File: config.mk
export PLATFORM = sky130hd
export DESIGN_NAME = demux8_sipo_flat
export DESIGN_NICKNAME = d
export VERILOG_FILES = /design/src/rtl/demux8_sipo_pkg.sv /design/src/rtl/demux8_sipo_if.sv /design/src/rtl/demux8_sipo_bit_idx_counter.sv /design/src/rtl/demux8_sipo.sv /design/src/flat_wrapper.sv
export SDC_FILE = /design/constraint.sdc
export NUM_CORES = 1
export LEC_CHECK = 0
export BUFFER_PORTS_ARGS = -buffer_cell sky130_fd_sc_hd__buf_2
export CAP_MARGIN = 20
export CORE_MARGIN = 2
export CORE_UTILIZATION = 40
export CTS_CLUSTER_DIAMETER = 100
export DETAILED_ROUTE_END_ITERATION = 8
export GPL_TIMING_DRIVEN = 0
export HOLD_SLACK_MARGIN = 0.15
export PLACE_DENSITY = 0.64
export SLEW_MARGIN = 30
export SYNTH_ARGS = -nofsm -noshare
export SYNTH_HDL_FRONTEND = slang
export SYNTH_SLANG_ARGS = --single-unit
File: constraint.sdc
create_clock -name clk -period 2.13 [get_ports clk]
set_clock_uncertainty 0.2 [all_clocks]
set_input_delay 0.1065 -clock clk [delete_from_list [all_inputs] [get_ports clk]]
set_output_delay 0.1065 -clock clk [all_outputs]
set_load 0.01 [all_outputs]
File: src/rtl/demux8_sipo_pkg.sv
// Shared types and sizing helpers for the serial-to-parallel demultiplexer.
package demux_pkg;
    typedef enum logic {
        IDLE    = 1'b0,
        COLLECT = 1'b1
    } state_e;

    localparam int WIDTH_DEF = 8;

    function automatic int idx_w(input int width);
        return $clog2(width);
    endfunction
endpackage

File: src/rtl/demux8_sipo_if.sv
// Serial-in / parallel-out bus: upstream bit stream plus downstream word handshake.
interface demux8_sipo_if #(
    parameter int WIDTH = demux_pkg::WIDTH_DEF
);
    import demux_pkg::*;
    localparam int IDX_W = idx_w(WIDTH);

    logic             en;
    logic             din;
    logic             din_valid;
    logic             out_ready;
    logic             ovf_clr;
    logic [WIDTH-1:0] y;
    logic             y_valid;
    logic [IDX_W-1:0] idx;
    logic             busy;
    logic             overflow;

    modport master (
        output en, din, din_valid, out_ready, ovf_clr,
        input  y, y_valid, idx, busy, overflow
    );

    modport slave (
        input  en, din, din_valid, out_ready, ovf_clr,
        output y, y_valid, idx, busy, overflow
    );
endinterface

File: src/rtl/demux8_sipo_bit_idx_counter.sv
// Bit-position counter: sync clear beats increment; wraps naturally at WIDTH (power of 2).
module bit_idx_counter
    import demux_pkg::*;
#(
    parameter int WIDTH = WIDTH_DEF,
    localparam int IDX_W = idx_w(WIDTH)
) (
    input  logic             clk,
    input  logic             rst_n,
    input  logic             clr_i,
    input  logic             inc_i,
    output logic [IDX_W-1:0] idx_o,
    output logic             tc_o
);
    logic [IDX_W-1:0] idx_q, idx_d;

    always_comb begin
        idx_d = idx_q;
        if (clr_i)      idx_d = '0;
        else if (inc_i) idx_d = idx_q + 1'b1;
    end

    always_ff @(posedge clk) begin
        if (!rst_n) idx_q <= '0;
        else        idx_q <= idx_d;
    end

    assign idx_o = idx_q;
    assign tc_o  = (idx_q == IDX_W'(WIDTH - 1));
endmodule

File: src/rtl/demux8_sipo.sv
// Serial-to-parallel 1:WIDTH demux: bit collection FSM, one-deep holding register, sticky overflow.
module demux8_sipo
    import demux_pkg::*;
#(
    parameter int WIDTH = WIDTH_DEF
) (
    input  logic              clk,
    input  logic              rst_n,
    demux8_sipo_if.slave      bus
);
    localparam int IDX_W = idx_w(WIDTH);

    state_e           state_q, state_d;
    logic [WIDTH-1:0] coll_q, coll_d;
    logic [WIDTH-1:0] y_q, y_d;
    logic             y_valid_q, y_valid_d;
    logic             ovf_q, ovf_d;
    logic [WIDTH-1:0] word_new;
    logic [IDX_W-1:0] idx;
    logic             tc, accept, complete, consume;

    assign accept   = bus.en && bus.din_valid;
    assign complete = accept && tc;
    assign consume  = y_valid_q && bus.out_ready;

    bit_idx_counter #(.WIDTH(WIDTH)) u_cnt (
        .clk   (clk),
        .rst_n (rst_n),
        .clr_i (!bus.en),
        .inc_i (accept),
        .idx_o (idx),
        .tc_o  (tc)
    );

    // Word as it stands including this cycle's bit; only used when accepting.
    always_comb begin
        word_new      = coll_q;
        word_new[idx] = bus.din;
    end

    always_comb begin
        state_d = state_q;
        case (state_q)
            IDLE:    if (accept && !complete) state_d = COLLECT;
            COLLECT: if (complete || !bus.en) state_d = IDLE;
            default: state_d = IDLE;
        endcase
    end

    always_comb begin
        coll_d = coll_q;
        if (!bus.en || complete) coll_d = '0;
        else if (accept)         coll_d = word_new;
    end

    // A completed word lands only if the holding slot is free or draining this cycle.
    always_comb begin
        y_d       = y_q;
        y_valid_d = y_valid_q;
        ovf_d     = ovf_q;
        if (consume) y_valid_d = 1'b0;
        if (bus.ovf_clr) ovf_d = 1'b0;
        if (complete) begin
            if (!y_valid_q || bus.out_ready) begin
                y_d       = word_new;
                y_valid_d = 1'b1;
            end else begin
                ovf_d = 1'b1;
            end
        end
    end

    always_ff @(posedge clk) begin
        if (!rst_n) begin
            state_q   <= IDLE;
            coll_q    <= '0;
            y_q       <= '0;
            y_valid_q <= 1'b0;
            ovf_q     <= 1'b0;
        end else begin
            state_q   <= state_d;
            coll_q    <= coll_d;
            y_q       <= y_d;
            y_valid_q <= y_valid_d;
            ovf_q     <= ovf_d;
        end
    end

    assign bus.y        = y_q;
    assign bus.y_valid  = y_valid_q;
    assign bus.idx      = idx;
    assign bus.busy     = (state_q == COLLECT);
    assign bus.overflow = ovf_q;
endmodule

File: src/flat_wrapper.sv
// flat-port wrapper written by rule: the top's interface ports become plain ports
module demux8_sipo_flat import demux_pkg::*;
#(
    parameter int WIDTH = WIDTH_DEF
)
  (clk, rst_n, bus_en, bus_din, bus_din_valid, bus_out_ready, bus_ovf_clr, bus_y, bus_y_valid, bus_idx, bus_busy, bus_overflow);
  demux8_sipo_if #(.WIDTH(WIDTH)) bus_i ();
  input  logic clk;
  input  logic rst_n;
  input wire logic [$bits(bus_i.en)-1:0] bus_en;
  input wire logic [$bits(bus_i.din)-1:0] bus_din;
  input wire logic [$bits(bus_i.din_valid)-1:0] bus_din_valid;
  input wire logic [$bits(bus_i.out_ready)-1:0] bus_out_ready;
  input wire logic [$bits(bus_i.ovf_clr)-1:0] bus_ovf_clr;
  output wire logic [$bits(bus_i.y)-1:0] bus_y;
  output wire logic [$bits(bus_i.y_valid)-1:0] bus_y_valid;
  output wire logic [$bits(bus_i.idx)-1:0] bus_idx;
  output wire logic [$bits(bus_i.busy)-1:0] bus_busy;
  output wire logic [$bits(bus_i.overflow)-1:0] bus_overflow;
  assign bus_i.en = bus_en;
  assign bus_i.din = bus_din;
  assign bus_i.din_valid = bus_din_valid;
  assign bus_i.out_ready = bus_out_ready;
  assign bus_i.ovf_clr = bus_ovf_clr;
  assign bus_y = bus_i.y;
  assign bus_y_valid = bus_i.y_valid;
  assign bus_idx = bus_i.idx;
  assign bus_busy = bus_i.busy;
  assign bus_overflow = bus_i.overflow;
  demux8_sipo #(.WIDTH(WIDTH)) u_core (.clk(clk), .rst_n(rst_n), .bus(bus_i));
endmodule
==> results.md <==
- The run finished with clean final reports.
- After floorplanning, the core was divided into 19 placement rows.
- The leakage component of the power is 0.5882 nW.
- The overall overflow remaining after global route is 0.
- At the worst endpoint, the required time is 2.14 ns.
- The core region is 0.002734 mm^2.
- Counting the buffers created by CTS gives 3.
- The global-route wire length before repair is 4264 um.
- The data arrival time of the worst path is 2.01 ns.
- The wire-length estimate of the detail-placed layout is 1799 um.
- In the final layout, the share of cells above drive strength 1 is 0.2933.
- The synthesized design contains 0 enable-type register cells.
- For this run, the share of the core covered by cells in the final layout is 0.5076.
- TritonCTS built the clock tree.
- The die is 57.30 um wide.
- Routability-driven placement finished with a final weighted congestion of 0.8594.
- Yosys mapped the design onto 35 distinct sky130hd cell types.
- The startpoint class of the critical path is a flop.
- Leaving out fill and tap cells, the most frequent cell in the layout is buf_2.
- In this run the tool buffered the top-level ports with 20 buffer cells.
- Dividing the detail-routed via count by the number of cells gives 5.514.
- The total non-filler cell area in the finished layout is 0.001388 mm^2.
- The tightest hold path in the finished design has a slack of 0.1743 ns.
- At the pin with the least slew margin, the transition time is 0.4048 ns.
- In the final timing run, aggregate negative setup slack is 0 ns.
- The number of nets handed over by synthesis was 129.
- After detailed routing, the total wire length is 2486 um.
- In this run, synthesis produced a sequential element count of 22.
- In the routed design, unresolved DRC markers number 0.
- The layer flagged by global routing as most heavily used is met2.
- The filler cells instantiated in the layout total 271.
- Buffers inserted to repair hold after CTS numbered 6.
- The number of gates resized after cts is 0.
- The post-route minimum period is 1.994 ns.
- Summing over every cut layer, the via total after detailed routing is 998.
- The critical path class is flop to flop.
- The final count of pins violating max slew was 0.
- The worst path meets setup with 0.1363 ns of slack.
- The area growth from synthesis to layout is 22.14%.
- Entering global routing, the biggest net connects 14 pins.
- The average size of a mapped cell is 9.467 um^2.
- The die is 57.30 um tall.
- The number of cells after detailed placement is 171.
- The met1 layer usage reported by global route is 0.2181.
- The maximum count of clock buffers along a single path is 2.
- The first-iteration detailed-routing DRC count is 20.
- The clock input transition at the sequential cells of the worst setup and hold paths is 0.13 ns.
- Based on the critical path, the design can be clocked at up to 0.5016 GHz.
- The main flop type after synthesis is dfxtp_1.
- The clock sink total is 22.
- The worst setup slack after placement is 0.3314 ns.
- For this run, the post-layout net count is 160.
- The classification of the worst-slack hold path is input pin to flop.
- 0 antenna diodes ended up in the layout.
- The final hold violation count is 0.
- Once layout is complete, the cells apart from fillers number 181.
- In the global route stage, overall resource usage came out at 0.1646.
- The library cells used most frequently in the layout, excluding fill and tap cells, are 25 x buf_2, 22 x dfxtp_1, 15 x a21oi_1.
- The number of H-tree levels is 1.
- Of the available clock period, the critical path in the final layout requires 0.9360.
- The number of global-route vias before repair is 929.
- The detailed-route wire length per cell is 13.73 um.
- The total of max-cap violations is 0.
- For this configuration, the core starts out at a cell density of 0.4156.
- The die outline area is 0.003283 mm^2.
- In the global route stage, met2 resource usage came out at 0.2742.
- The cell sitting at the root of the clock tree is a clkbuf_4.
- The total number of yosys warnings is 0.
- The cell count after synthesis came out at 120.
- The count of nets left with antenna violations once routing finished came out at 0.
- After detailed placement, the total cell area comes to 0.001275 mm^2.
- Setup violations remaining at the end of the flow were counted as 0.
- In this run the cell area of the synthesized design comes to 0.001136 mm^2.
- The worst-case IR drop observed on VDD is 424.0 uV.
- STA classifies the critical path endpoint as a flop.
- The first TritonRoute pass finished after 4 iterations.
- Counting flops with an async set or reset pin after synthesis yields a share of 0.
- In this run the post-CTS setup repair buffer count came out at 0.
- For this design the ratio of total power to cell area is 577.2 mW/mm^2.
- Setup repair after global routing left no endpoint under its margin.
- For the worst-skew pair, the clock arrives at the later sink with an insertion delay of 0.31 ns.
- The highest fanout seen on the critical path is 6.
- The number of antenna violations at the first check in global routing is 0.
- The number of top-level pins is 21.
- The remaining max-slew budget at the tightest pin is 0.7301.
- The met3 layer usage reported by global route is 0.02268.
- The power consumption is 0.8009 mW.
- The share of the Yosys chip area taken by registers is 0.3877.
==> report_power, final <==
| group | leakage [nW] | internal [mW] | total (mW) | switching [mW] |
|---|---|---|---|---|
| Sequential | 0.178 | 0.414 | 0.417 | 0.00253 |
| Clock | 0.0279 | 0.190 | 0.324 | 0.134 |
| Combinational | 0.383 | 0.0268 | 0.0600 | 0.0332 |
==> state kept, by name, indices dropped and copies added, names as in the netlist <==
| signal | flops |
|---|---|
| u_core.coll_q | 8 |
| u_core.bus.y | 8 |
| u_core.bus.y_valid | 1 |
| u_core.bus.busy | 1 |
| u_core.bus.overflow | 1 |
| u_core.u_cnt.idx_o | 3 |
==> kinds of logic (layout without fill, tap and decap cells) <==
| family | Yosys count | in the layout | synth area share |
|---|---|---|---|
| xor gates and xnor gates | 1 | 1 | 0.007711 |
| adders and majority gates | 2 | 2 | 0.02202 |
| and+or+nand+nor | 36 | 36 | 0.2016 |
| AOI/OAI and AO/OA | 35 | 35 | 0.1949 |
| muxes | 10 | 10 | 0.08811 |
| DFF | 22 | 22 | 0.3877 |
| buffers and inverters | 14 | 44 | 0.09800 |
==> area by class of cell <==
type	instances	area [um^2]	share of cell area
multi-input combinational	84	584.3	0.4211
sequential	22	440.4	0.3174
timing repair buffer	26	160.2	0.1154
buffer	12	103.9	0.07484
tap	31	38.79	0.02795
clock inverter	1	30.03	0.02164
clock buffer	3	22.52	0.01623
inverter	2	7.507	0.005410
==> Yosys cell counts (2+ instances only) <==
library cell / instances / area [um^2]
nand2_1: 2 / 7.510
ha_1: 2 / 25.02
nand3_1: 9 / 45.04
buf_2: 5 / 25.02
a21oi_2: 2 / 17.52
mux2i_1: 10 / 100.1
nand2b_1: 2 / 12.51
nor3b_2: 3 / 37.54
o21ai_0: 6 / 30.03
dfxtp_1: 22 / 440.4
o31ai_1: 2 / 15.01
nand3b_1: 4 / 30.03
nor2_1: 6 / 22.52
nor2b_1: 2 / 12.51
nand4_1: 2 / 12.51
a311oi_1: 8 / 70.07
a21oi_1: 15 / 75.07
==> per-layer routing <==
metal | part of all wire | vias up
li1 | - | 504
met1 | 0.48 | 470
met2 | 0.48 | 22
met3 | 0.040 | 2
met4 | 0.0076 | 0
met5 | 0 | -
==> critical path, cell delays in order, from the launching register on <==
cell           delay [ns]
dfxtp_1              0.38
ha_1                 0.21
ha_1                 0.21
nand3_1              0.10
o22ai_1              0.08
and2_1               0.16
dlygate4sd3_1        0.55
==> path summary, 6_finish.rpt <==
check / start / end / slack (ns) / depth (start not counted)
setup / recovery: u_core.u_cnt.idx_o[0] / u_core.bus.overflow / 0.14 / 6
hold / removal: bus_out_ready / u_core.bus.y_valid / 0.17 / 5
setup reg to reg: u_core.u_cnt.idx_o[0] / u_core.bus.overflow / 0.14 / 6
hold reg to reg: u_core.bus.busy / u_core.bus.busy / 0.28 / 2
Power figures use the tool's default switching activity.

## What you should do
Search the data for "vias" and list every line in which it occurs.

## Exercise output
- The number of global-route vias before repair is 929.
metal | part of all wire | vias up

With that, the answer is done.